As we speak, people around the world are getting salmon jizz injected into their faces.
The skincare industry has long had a semen fascination, and they aren’t the only ones — from the canine semen injections hailed as a 19th century “elixir of life” to the present-day sex workers making cum-batter cupcakes, there’s a big, creamy load of seminal history out there begging to be excavated.
Sperm has long been associated with virility, health and masculinity, but some have taken such theories to an extreme. Take Charles-Édouard Brown-Séquard, a Mauritian physiologist and neurologist, as an example. In 1889, when he was 72 years old, he began waxing lyrical about a so-called “elixir of life.” He started injecting this miracle secretion every day, and gave impassioned testimonies claiming it enabled him to lift heavier weights, work for hours after dinner and run up and down stairs without getting winded, a notable achievement for a guy in his golden years.
So, what was his miracle elixir?
Extracts of seminal fluid, drained from the balls of poor, unsuspecting guinea pigs and dogs.
Brown-Séquard and his fondness for rodent sperm was roundly mocked in the press, but his semen shots developed a cult fandom. His liquid gold was replicated and dubbed the “Brown-Séquard elixir,” and there are reported cases of men following his lead. Some miraculously good press came his way in late 1889, when baseball player James “Pud” Galvin was drug-tested and found to have injected the controversial concoction just hours before destroying the Boston Beaneaters. His legacy was cemented as the first known doper in baseball.
Modern scientists have similarly tinkered with the balls of dogs and guinea pigs to test for the rejuvenation effects so lauded by Brown-Séquard. Unsurprisingly, the theory is a dud, but it’s one of many notorious treatments promised to restore “manly vigor.”
There are also whispers of another peculiar usage of sperm in 20th century Britain. Now, this might be an urban myth — the fact that the guy involved is named Mansfield Cummings seems too good to be true — but apparently, British spies in the early years of World War I were considering using sperm as invisible ink. The jizz-ink idea was floated, but never got off the ground — apparently, the smell was too off-putting. Presumably, the crustiness of the paper was another dead giveaway.
Elsewhere, sperm has been used in skincare — see the aforementioned salmon-semen facial, beloved by the Kardashians — and haircare, for its apparent conditioning properties.

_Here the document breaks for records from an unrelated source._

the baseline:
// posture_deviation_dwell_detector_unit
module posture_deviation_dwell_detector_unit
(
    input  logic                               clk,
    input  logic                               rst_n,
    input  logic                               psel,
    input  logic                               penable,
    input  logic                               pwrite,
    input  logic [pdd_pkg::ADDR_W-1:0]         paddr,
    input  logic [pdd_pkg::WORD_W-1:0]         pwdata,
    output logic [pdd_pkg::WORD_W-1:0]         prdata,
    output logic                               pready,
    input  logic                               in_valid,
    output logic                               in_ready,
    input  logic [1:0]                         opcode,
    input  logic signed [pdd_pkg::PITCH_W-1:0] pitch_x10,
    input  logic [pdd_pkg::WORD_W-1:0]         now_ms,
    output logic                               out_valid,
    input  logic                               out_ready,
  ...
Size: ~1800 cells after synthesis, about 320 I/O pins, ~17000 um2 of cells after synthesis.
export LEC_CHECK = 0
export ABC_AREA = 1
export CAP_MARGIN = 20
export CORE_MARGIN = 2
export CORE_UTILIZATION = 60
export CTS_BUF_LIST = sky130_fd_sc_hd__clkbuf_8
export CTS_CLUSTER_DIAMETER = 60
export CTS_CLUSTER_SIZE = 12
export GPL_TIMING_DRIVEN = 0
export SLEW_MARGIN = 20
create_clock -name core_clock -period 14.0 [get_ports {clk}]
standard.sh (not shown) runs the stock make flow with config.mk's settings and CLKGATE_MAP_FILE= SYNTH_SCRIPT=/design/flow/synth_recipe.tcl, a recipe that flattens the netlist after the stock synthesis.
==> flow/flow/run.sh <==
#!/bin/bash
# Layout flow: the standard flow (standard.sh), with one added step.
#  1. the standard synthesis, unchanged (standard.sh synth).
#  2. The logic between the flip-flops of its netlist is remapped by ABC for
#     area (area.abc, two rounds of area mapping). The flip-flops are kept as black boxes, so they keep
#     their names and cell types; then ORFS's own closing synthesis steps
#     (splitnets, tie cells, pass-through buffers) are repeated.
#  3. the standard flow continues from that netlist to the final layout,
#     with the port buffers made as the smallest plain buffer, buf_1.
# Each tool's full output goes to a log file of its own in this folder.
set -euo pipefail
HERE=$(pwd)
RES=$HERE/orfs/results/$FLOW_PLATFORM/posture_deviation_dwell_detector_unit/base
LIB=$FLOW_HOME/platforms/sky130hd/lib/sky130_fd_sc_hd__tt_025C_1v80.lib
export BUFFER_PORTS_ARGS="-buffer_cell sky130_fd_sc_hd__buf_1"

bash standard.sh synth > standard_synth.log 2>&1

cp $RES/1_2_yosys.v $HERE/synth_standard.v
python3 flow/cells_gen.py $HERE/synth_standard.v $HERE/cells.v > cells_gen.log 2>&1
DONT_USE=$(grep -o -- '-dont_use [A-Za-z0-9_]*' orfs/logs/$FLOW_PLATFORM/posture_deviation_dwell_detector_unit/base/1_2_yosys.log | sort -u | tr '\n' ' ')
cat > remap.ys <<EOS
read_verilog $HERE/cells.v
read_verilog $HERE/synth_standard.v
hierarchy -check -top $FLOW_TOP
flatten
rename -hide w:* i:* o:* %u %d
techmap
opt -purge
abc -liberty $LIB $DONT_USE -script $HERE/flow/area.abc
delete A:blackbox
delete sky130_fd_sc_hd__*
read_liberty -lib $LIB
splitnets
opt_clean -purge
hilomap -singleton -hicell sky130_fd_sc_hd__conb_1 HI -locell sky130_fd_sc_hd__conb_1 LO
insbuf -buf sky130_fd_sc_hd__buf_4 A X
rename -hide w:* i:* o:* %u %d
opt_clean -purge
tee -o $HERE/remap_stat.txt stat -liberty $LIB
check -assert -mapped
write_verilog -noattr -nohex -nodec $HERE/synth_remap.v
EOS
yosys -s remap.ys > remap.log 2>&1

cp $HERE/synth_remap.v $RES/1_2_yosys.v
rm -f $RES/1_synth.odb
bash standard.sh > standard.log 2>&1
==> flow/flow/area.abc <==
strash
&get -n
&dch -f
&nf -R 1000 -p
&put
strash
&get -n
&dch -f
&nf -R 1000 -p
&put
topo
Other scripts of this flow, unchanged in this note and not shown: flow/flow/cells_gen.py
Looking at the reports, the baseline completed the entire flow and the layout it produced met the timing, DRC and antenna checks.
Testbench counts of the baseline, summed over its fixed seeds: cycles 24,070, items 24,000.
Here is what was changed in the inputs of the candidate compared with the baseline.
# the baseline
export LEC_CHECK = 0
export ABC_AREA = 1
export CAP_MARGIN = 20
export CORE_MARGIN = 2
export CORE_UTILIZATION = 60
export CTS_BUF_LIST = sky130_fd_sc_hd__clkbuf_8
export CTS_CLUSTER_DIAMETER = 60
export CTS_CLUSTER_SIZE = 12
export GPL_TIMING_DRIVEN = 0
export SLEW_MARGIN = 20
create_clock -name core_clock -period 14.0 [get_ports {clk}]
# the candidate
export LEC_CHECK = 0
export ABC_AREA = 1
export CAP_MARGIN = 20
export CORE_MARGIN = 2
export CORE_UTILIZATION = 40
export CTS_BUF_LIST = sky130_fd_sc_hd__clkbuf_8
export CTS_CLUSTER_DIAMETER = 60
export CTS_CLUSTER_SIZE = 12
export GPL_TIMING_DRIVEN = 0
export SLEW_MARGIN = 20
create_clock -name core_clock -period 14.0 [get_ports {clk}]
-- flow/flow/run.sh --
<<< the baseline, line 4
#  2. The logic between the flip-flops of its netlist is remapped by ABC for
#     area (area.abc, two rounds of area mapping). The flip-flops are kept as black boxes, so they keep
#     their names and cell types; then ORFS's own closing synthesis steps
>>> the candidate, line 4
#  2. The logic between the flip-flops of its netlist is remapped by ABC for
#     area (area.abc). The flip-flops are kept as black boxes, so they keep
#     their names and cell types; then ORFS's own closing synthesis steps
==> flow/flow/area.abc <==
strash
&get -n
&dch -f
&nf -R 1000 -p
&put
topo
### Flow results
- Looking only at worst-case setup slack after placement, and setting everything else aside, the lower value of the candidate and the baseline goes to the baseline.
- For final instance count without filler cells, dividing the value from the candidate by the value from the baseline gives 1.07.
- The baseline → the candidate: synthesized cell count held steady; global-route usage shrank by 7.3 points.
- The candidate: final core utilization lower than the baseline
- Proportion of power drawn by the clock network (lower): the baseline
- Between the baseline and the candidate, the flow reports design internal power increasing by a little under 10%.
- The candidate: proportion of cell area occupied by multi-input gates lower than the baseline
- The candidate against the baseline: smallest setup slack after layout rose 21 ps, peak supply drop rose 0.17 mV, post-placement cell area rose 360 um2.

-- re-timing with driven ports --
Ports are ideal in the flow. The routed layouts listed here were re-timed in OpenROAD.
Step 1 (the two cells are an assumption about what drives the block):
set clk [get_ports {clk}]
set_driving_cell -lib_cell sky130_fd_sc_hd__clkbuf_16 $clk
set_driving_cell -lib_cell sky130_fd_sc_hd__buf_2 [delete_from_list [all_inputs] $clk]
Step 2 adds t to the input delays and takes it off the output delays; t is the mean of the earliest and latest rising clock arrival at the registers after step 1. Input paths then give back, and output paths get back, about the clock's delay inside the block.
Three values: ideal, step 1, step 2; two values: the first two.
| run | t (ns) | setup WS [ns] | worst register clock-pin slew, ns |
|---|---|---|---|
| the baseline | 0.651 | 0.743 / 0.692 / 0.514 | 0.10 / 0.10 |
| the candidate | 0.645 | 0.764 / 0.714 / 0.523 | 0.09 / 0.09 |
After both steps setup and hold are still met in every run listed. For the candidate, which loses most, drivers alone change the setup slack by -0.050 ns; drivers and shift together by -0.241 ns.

The most vocal acolyte of the cum facial is vlogger Tracy Kiss, who went viral for scooping the gloop out of a takeaway container and slathering it in on her face back in 2014. “I did dominate the #semen hashtag for a while,” she told Vice in 2016, explaining that — apart from accidentally snorting it once — she’s had no issues, and she’s had messages from fellow facial fans too nervous to speak openly about it. “You don’t need to be embarrassed,” she said. “I mean, I have spots, I’m sweaty, and I have semen dripping down my face. People either love me or hate me for that, but I’ll never change.”
The 21st century has also seen cum incorporated into recipe books, most famously by Paul “Fotie” Photenhauer, author of the Natural Harvest cookbook and its cocktail-focussed companion, Semenology. The latter has handy tips on adjusting your diet to get your semen tasting its best (ginger and fresh fruits, FYI), and an intrepid MEL Magazine writer bravely tested his Whiskey Dick Sour recipe, commenting on the “subtle brininess” resulting from the beloved baby batter.
OnlyFans creator Nick Finch experimented with cum cuisine too, posting a video in which he made cupcakes from his “man juice.” It’s a smart social media strategy — just safe enough to make it past YouTube censors, and with the obvious opportunity to pay for a subscription to watch the actual cumshot. “There was literally no taste,” he laughed in a 2021 interview, issuing a warning: “Don’t cook your sperm.”
These are sage words, but if history is any indicator, we will cook our sperm. We’ll freeze it, drink it, slap it on our faces and splash it in a margarita. We might not be injecting guinea pig sperm as our “elixir of life” any more, but we’re sure happy to inject salmon sperm into our faces in the hopes of glowier skin.
The facial is here to stay — in more ways than one.